Historically, using a Group Managed Service Account (gMSA) for action accounts was optional. Microsoft has long recommended sticking with the default LocalSystem account, but organizations that preferred gMSA could still configure it without major issues. That situation has now changed with the introduction of the v3 sensor.
If you’re still using a gMSA configuration for action accounts, here’s the key takeaway: it no longer works with the v3 sensor. When gMSA is configured, response actions will fail. Because response actions are essential for capabilities like attack disruption, it’s critical to validate your action account configuration.
What this means:
- gMSA for action accounts is no longer just “optional” – it’s effectively unsupported in v3 scenarios
- Keeping a gMSA configuration in place will break response actions
- To ensure full functionality, you must use the LocalSystem account
Not working: When the checkbox “Manually configure your management accounts” is checked the actions will fail
Working: When the checkbox “automatically use the sensor’s local system account” is checked it will work.
Sources
4 Comments
Leave a Reply
We upgraded the sensor to v3, all checks were good for migration. However, the v3 sensor is reporting that the Configuration container is not audited, nor that Descendant msDS-GroupManagedServiceAccount Objects are being audited. We have all entries set from earlier, so we are not using the Automatic Windows auditing configuration, as that will interfere with current GPO’s.

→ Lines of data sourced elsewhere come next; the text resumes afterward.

$ cat src/rtl/phrase_sequencer.sv
// Phrase sequencer: steps through a range of phrase-table addresses, latching
// each phrase ID and counting step ticks within the phrase. A phrase ends on
// its final step tick, followed by a one-cycle FETCH of the next entry.
// When the last address finishes, playback either loops or parks in DONE.
module phrase_sequencer #(
  parameter int FIRST_ADDR       = 1,
  parameter int LAST_ADDR        = 152,
  parameter int STEPS_PER_PHRASE = 16
) (
  input  logic       clk,
  input  logic       rst_n,
  input  logic       start,
  input  logic       stop,
  input  logic       loop_en,
  input  logic       step_tick,
  input  logic [4:0] db_entry,
  output logic [7:0] db_addr,
  output logic [4:0] phrase_id,
  output logic [3:0] step_idx,
  output logic       phrase_valid,
  output logic       busy,
  output logic       song_done
);

  localparam logic [7:0] FIRST_A   = 8'(FIRST_ADDR);
  localparam logic [7:0] LAST_A    = 8'(LAST_ADDR);
  localparam logic [3:0] LAST_STEP = 4'(STEPS_PER_PHRASE - 1);

  typedef enum logic [1:0] {
    S_IDLE  = 2'd0,
    S_FETCH = 2'd1,
    S_PLAY  = 2'd2,
    S_DONE  = 2'd3
  } state_e;

  state_e     state_q, state_d;
  logic [7:0] db_addr_q, db_addr_d;
  logic [4:0] phrase_id_q, phrase_id_d;
  logic [3:0] step_idx_q, step_idx_d;
  logic       valid_q, valid_d;
  logic       busy_q, busy_d;
  logic       done_q, done_d;
  logic       pend_q, pend_d;
  logic       tick_eff_s;

  // A tick owed from the FETCH cycle counts as a tick on the next PLAY cycle.
  assign tick_eff_s = step_tick | pend_q;

  // State register and all registered outputs; reset is asynchronous.
  always_ff @(posedge clk or negedge rst_n) begin
    if (!rst_n) begin
      state_q     <= S_IDLE;
      db_addr_q   <= 8'd0;
      phrase_id_q <= 5'd0;
      step_idx_q  <= 4'd0;
      valid_q     <= 1'b0;
      busy_q      <= 1'b0;
      done_q      <= 1'b0;
      pend_q      <= 1'b0;
    end else begin
      state_q     <= state_d;
      db_addr_q   <= db_addr_d;
      phrase_id_q <= phrase_id_d;
      step_idx_q  <= step_idx_d;
      valid_q     <= valid_d;
      busy_q      <= busy_d;
      done_q      <= done_d;
      pend_q      <= pend_d;
    end
  end

  // Next-state and next-output logic; stop overrides every other request.
  always_comb begin
    state_d     = state_q;
    db_addr_d   = db_addr_q;
    phrase_id_d = phrase_id_q;
    step_idx_d  = step_idx_q;
    valid_d     = valid_q;
    pend_d      = pend_q;

    if (stop) begin
      state_d    = S_IDLE;
      valid_d    = 1'b0;
      step_idx_d = 4'd0;
      pend_d     = 1'b0;
    end else begin
      case (state_q)
        S_IDLE, S_DONE: begin
          if (start) begin
            state_d    = S_FETCH;
            db_addr_d  = FIRST_A;
            step_idx_d = 4'd0;
            valid_d    = 1'b0;
            pend_d     = 1'b0;
          end else begin
            state_d = state_q;
          end
        end
        S_FETCH: begin
          // db_entry already reflects db_addr_q; latch it and start playing.
          phrase_id_d = db_entry;
          step_idx_d  = 4'd0;
          valid_d     = 1'b1;
          pend_d      = pend_q | step_tick;
          state_d     = S_PLAY;
        end
        S_PLAY: begin
          // Two coincident ticks (owed + new) keep one owed for later.
          pend_d = step_tick & pend_q;
          if (tick_eff_s) begin
            if (step_idx_q == LAST_STEP) begin
              valid_d = 1'b0;
              if (db_addr_q < LAST_A) begin
                db_addr_d = db_addr_q + 8'd1;
                state_d   = S_FETCH;
              end else if (loop_en) begin
                db_addr_d = FIRST_A;
                state_d   = S_FETCH;
              end else begin
                state_d = S_DONE;
                pend_d  = 1'b0;
              end
            end else begin
              step_idx_d = step_idx_q + 4'd1;
            end
          end else begin
            step_idx_d = step_idx_q;
          end
        end
        default: begin
          state_d = S_IDLE;
          valid_d = 1'b0;
        end
      endcase
    end

    busy_d = (state_d == S_FETCH) || (state_d == S_PLAY);
    done_d = (state_d == S_DONE);
  end

  assign db_addr      = db_addr_q;
  assign phrase_id    = phrase_id_q;
  assign step_idx     = step_idx_q;
  assign phrase_valid = valid_q;
  assign busy         = busy_q;
  assign song_done    = done_q;

endmodule

$ cat config.mk
export PLATFORM = sky130hd
export DESIGN_NAME = phrase_sequencer
export DESIGN_NICKNAME = d
export VERILOG_FILES = /design/src/rtl/phrase_sequencer.sv
export SDC_FILE = /design/constraint.sdc
export NUM_CORES = 1
export LEC_CHECK = 0
export ABC_CLOCK_PERIOD_IN_PS = 2300
export CAP_MARGIN = 20
export CORE_ASPECT_RATIO = 2
export CORE_UTILIZATION = 48
export DETAILED_ROUTE_END_ITERATION = 8
export PLACE_DENSITY = 0.79
export SLEW_MARGIN = 20
export SYNTH_ARGS = -nofsm -noshare
export SYNTH_HDL_FRONTEND = slang
export SYNTH_SLANG_ARGS = --single-unit
$ cat constraint.sdc
create_clock -name clk -period 2.3 [get_ports clk]
set_input_delay 0.46 -clock clk [delete_from_list [all_inputs] [get_ports clk]]
set_output_delay 0.46 -clock clk [all_outputs]
set_load 0.02 [all_outputs]
==> run_results.csv <==
group,metric,value,unit
finish,finalNonFillerCells,178,
timing,report.final.hold_viol_count,0,
finish,seq_area,576,sq um
floorplan,dieHeight,74.1,um
placement,dpl.hpwl,2.18,mm
routing,drtPass1Iterations,4,
routing,detail_route.wl_per_cell,15.6,um
synth,syn-cell-area,1250,sq um
finish,finalNetCount,168,
worst_setup_path,timing.reg2reg.worst_path_depth,6,
worst_setup_path,critPathMaxFanout,4,
synth,yosysUniqueCellTypes,40,
worst_setup_path,critical-path-max-stage-delay,0.55,ns
clocking,cts.path.max_buffers,2,
global_routing,number_of_antenna_violations_at_the_first_check_in_global_routing,0,
clocking,post_cts_clock_slew_at_the_launch_and_capture_registers_of_the_worst_setup_and_hold_paths,0.08,ns
routing,vias,1054,
power_and_ir_drop,static-leakage-power,0.000704,uW
floorplan,core_region_area,2410,sq um
synth,synth_area_leaders,"sky130_fd_sc_hd__dfrtp_1, sky130_fd_sc_hd__ha_1, sky130_fd_sc_hd__mux2_2",
worst_setup_path,cell_with_the_largest_stage_delay_on_the_worst_path,"sky130_fd_sc_hd__clkdlybuf4s50_1",
worst_setup_path,critPathCapture,"busy",
worst_setup_path,r2r_slack,0.36,ns
timing,achievable-frequency,501,MHz
floorplan,floorplan_die_area,2820,sq um
placement,placement.cell_area,1590,sq um
timing,timing.final.max_slew_violations,0,
worst_setup_path,criticalPathCategory,"in -> reg",
synth,synth_top_area_cell,"sky130_fd_sc_hd__dfrtp_1",
worst_setup_path,series_of_cell_instances_along_the_critical_path,"clkdlybuf4s50_1, o2111ai_2, nor4_1, a21oi_1, o21ai_0, ha_1",
timing,rsz0062_at_grt,"false",
placement,placer_congestion,0.859,
run_status,run_status,"finished clean",
finish,post_route_cells_drive_above_1_share,18.5,%
floorplan,floorplan.initialDensity,51.8,%
synth,portion_of_synthesized_cell_area_occupied_by_the_leading_cell_type,46.1,%
worst_setup_path,end_of_the_worst_register_to_register_path,"db_addr[4]",
clocking,cts.repair.resized,0,
synth,synth_seq_cells,23,
finish,nFillCells,194,
clocking,cts_made_buffers,3,
worst_setup_path,worstReg2RegStart,"state_q[0]",
global_routing,grt_max_degree,24,
routing,detailedRoute.firstIterationViolations,27,
clocking,cell_chosen_for_the_clock_root,"sky130_fd_sc_hd__clkbuf_8",
placement,placed_cells,174,
worst_hold_path,hp-class,"reg -> reg",
finish,stdcell_area,1640,sq um
clocking,ctsHoldBuffers,0,
global_routing,grt_residual_overflow,0,
synth,postSynthAreaPerCell,10.8,sq um
timing,finalSetupTns,0,ns
clocking,post-cts-setup-buffers,0,
synth,ys_seq_area_share,46.1,%
power_and_ir_drop,max_ir_drop_vdd,456,uV
floorplan,die_width,38.0,um
timing,finalCritPeriodShare,86.8,%
routing,detail-route-antenna-nets,0,
synth,ys_warn_count,0,
timing,post_route_worst_setup_slack,0.303,ns
finish,antenna_cells,0,
clocking,worst_skew_pair.late_latency,0.27,ns
clocking,htree_levels,1,
global_routing,grt_first_pass_wirelength,4.61,mm
routing,vias_per_cell,5.92,
worst_setup_path,cp-startpoint,"step_tick",
finish,layout-area-overhead-vs-synth,31.4,%
clocking,cts_num_sinks,23,
timing,max-slew-margin-rel,58.0,%
floorplan,design.portCount,31,
timing,max_slew.worst_pin.slew,0.630,ns
routing,route.final.wire_length,2.78,mm
timing,fin_crit_period,2.00,ns
placement,pre_cts_slack,0.0298,ns
worst_setup_path,crit_end_element,"flip-flop",
power_and_ir_drop,cellPowerDensity,756,nW/um^2
timing,finalClockSkew,0.00659,ns
timing,finalSetupViolations,0,
floorplan,fp-row-count,25,
placement,port_buffers,30,
synth,synthCells,116,
synth,syn-num-nets,132,
worst_setup_path,crit_arrival,2.15,ns
global_routing,total_global_route_track_usage,22.7,%
worst_setup_path,start_kind,"input pin",
finish,multi_input_comb_area,638,sq um
routing,drcViolationCount,0,
worst_setup_path,worst_ep_required_time,2.45,ns
flow_run,cap_viol_max_count,0,
clocking,cts_tree,"built",
global_routing,grt_pass1_vias,1086,
worst max-delay path, delay by kind of cell:
family | cells | cell delay (ns)
adders and majority gates | 1 | 0.29
buffers and inverters | 1 | 0.55
AOI/OAI and AO/OA | 3 | 0.49
and+or+nand+nor | 1 | 0.35
synthesized netlist by cell type:
cell type                    n
sky130_fd_sc_hd__a211oi_2    1
sky130_fd_sc_hd__a21oi_1     4
sky130_fd_sc_hd__a221o_1     5
sky130_fd_sc_hd__a22o_2      1
sky130_fd_sc_hd__a2bb2oi_1   1
sky130_fd_sc_hd__a31oi_1     1
sky130_fd_sc_hd__and2_1      2
sky130_fd_sc_hd__and3_1      1
sky130_fd_sc_hd__and3_2      4
sky130_fd_sc_hd__and3b_1     1
sky130_fd_sc_hd__and3b_2     1
sky130_fd_sc_hd__buf_6       1
sky130_fd_sc_hd__clkbuf_1    2
sky130_fd_sc_hd__dfrtp_1    23
sky130_fd_sc_hd__ha_1        5
sky130_fd_sc_hd__inv_1       4
sky130_fd_sc_hd__mux2_2      5
sky130_fd_sc_hd__mux2i_1     2
sky130_fd_sc_hd__nand2_1     7
sky130_fd_sc_hd__nand2b_1    1
sky130_fd_sc_hd__nand3_1     6
sky130_fd_sc_hd__nand3b_1    1
sky130_fd_sc_hd__nand4_1     2
sky130_fd_sc_hd__nor2_1     12
sky130_fd_sc_hd__nor2b_1     3
sky130_fd_sc_hd__nor2b_2     1
sky130_fd_sc_hd__nor3_1      2
sky130_fd_sc_hd__nor3_4      1
sky130_fd_sc_hd__nor3b_2     1
sky130_fd_sc_hd__nor4_1      2
sky130_fd_sc_hd__nor4b_1     1
sky130_fd_sc_hd__o2111ai_2   1
sky130_fd_sc_hd__o211ai_1    1
sky130_fd_sc_hd__o21a_4      1
sky130_fd_sc_hd__o21ai_0     2
sky130_fd_sc_hd__o311ai_0    1
sky130_fd_sc_hd__o311ai_2    1
sky130_fd_sc_hd__or2_2       2
sky130_fd_sc_hd__or3_1       1
sky130_fd_sc_hd__xnor2_1     2
cell families (layout without fill, tap and decap cells):
logic type,after synthesis,after routing,synth area share (%)
and+or+nand+nor,52,52,24.2
AOI/OAI and AO/OA,20,20,14.4
adders and majority gates,5,5,5.02
buffers and inverters,7,42,2.71
xor gates and xnor gates,2,2,1.40
DFF,23,23,46.1
muxes,7,7,6.12
layout make-up:
class                           count  area share, %
Inverter                            4          0.916
Timing Repair Buffer               34           20.2
Clock buffer                        3           2.52
Sequential cell                    23           35.1
Multi-Input combinational cell     86           38.9
Tap cell                           27           2.06
Clock inverter                      1          0.305
per-layer routing:
| metal | track usage [%] | vias up | routed length (um) |
|---|---|---|---|
| met4 | 11.1 | 0 | 64 |
| met1 | 22.5 | 508 | 965 |
| met3 | 2.09 | 7 | 131 |
| met5 | 0 | - | 0 |
| met2 | 43.5 | 41 | 1620 |
| li1 | - | 498 | - |
cell usage in the layout, fill, tap and decap left out, types with 2 or more instances in the layout:
cell type | Yosys | layout
sky130_fd_sc_hd__or2_2 | 2 | 2
sky130_fd_sc_hd__clkbuf_8 | 0 | 3
sky130_fd_sc_hd__dfrtp_1 | 23 | 23
sky130_fd_sc_hd__ha_1 | 5 | 5
sky130_fd_sc_hd__nor2b_1 | 3 | 3
sky130_fd_sc_hd__nand2_1 | 7 | 7
sky130_fd_sc_hd__nor4_1 | 2 | 2
sky130_fd_sc_hd__o21ai_0 | 2 | 2
sky130_fd_sc_hd__nor3_1 | 2 | 2
sky130_fd_sc_hd__nor2_1 | 12 | 12
sky130_fd_sc_hd__and2_1 | 2 | 2
sky130_fd_sc_hd__inv_1 | 4 | 4
sky130_fd_sc_hd__clkdlybuf4s50_1 | 0 | 30
sky130_fd_sc_hd__xnor2_1 | 2 | 2
sky130_fd_sc_hd__nand4_1 | 2 | 2
sky130_fd_sc_hd__a21oi_1 | 4 | 4
sky130_fd_sc_hd__nand3_1 | 6 | 6
sky130_fd_sc_hd__and3_2 | 4 | 4
sky130_fd_sc_hd__buf_4 | 0 | 4
sky130_fd_sc_hd__mux2i_1 | 2 | 2
sky130_fd_sc_hd__a221o_1 | 5 | 5
sky130_fd_sc_hd__mux2_2 | 5 | 5
sequential cells by signal, summed over array words and instances (netlist names):
signal and flops:
db_addr 8, phrase_id 5, step_idx 4, state_q 2
busy 1, pend_q 1, phrase_valid 1, song_done 1
power breakdown:
group          total [uW]  leakage [uW]  internal [uW]  switching, uW
combinational         474      0.000375            231            243
clock                 255     0.0000255            121            133
sequential            511      0.000303            473           37.6
worst min path at each step:
stage | slack [ns] | end | startpoint | depth (start not counted)
floorplan | 0.16 | busy | rst_n | 0
global placement | 0.49 | phrase_id[4] | phrase_id[4] | 1
detailed placement | 0.51 | phrase_id[3] | phrase_id[3] | 1
CTS | 0.53 | phrase_id[3] | phrase_id[3] | 1
global route | 0.54 | phrase_id[3] | phrase_id[3] | 1
finish | 0.52 | phrase_id[1] | phrase_id[1] | 1
through the flow:
stage	hold WS, ns	power (uW)	util, %
floorplan	0.164	791	-
global placement	0.489	980	66.1
detailed placement	0.508	997	66.1
CTS	0.527	1250	68.1
global route	0.536	1310	68.1
finish	0.521	1240	68.1
No activity file was read; power rests on OpenSTA's default activity.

I suspect that the reason why we are getting errors in the Health issues part of the Defender Portal, is that somewhere there is an expectation to find the Descendant msDS-DelegatedManagedServiceAccount value, which cannot be found as no DC is running Windows Server 2025 (we are using 2019&2022). I’d be very interested in finding the local logs for MDI checks on a server to be able to pinpoint this issue, however the current documentation for v3 is slightly lacking.
Hi Jeffrey,
Before I believe it was advised to keep both versions running side by side, is this no longer recommended/needed?
A question, what should you do when you have a mixed environment with version 2.0 and 3.0 sensors regarding the manage action accounts?
Because the Certificate Authority, ADFS and Entra Connect servers still use the old sensor version 2.
So if I change the manage action account to system, the old version 2 sensor can’t perform anymore actions.
Hi Jeffrey,
Do you believe it is worth changing at this point, or should you just leave the ones you already have as v2?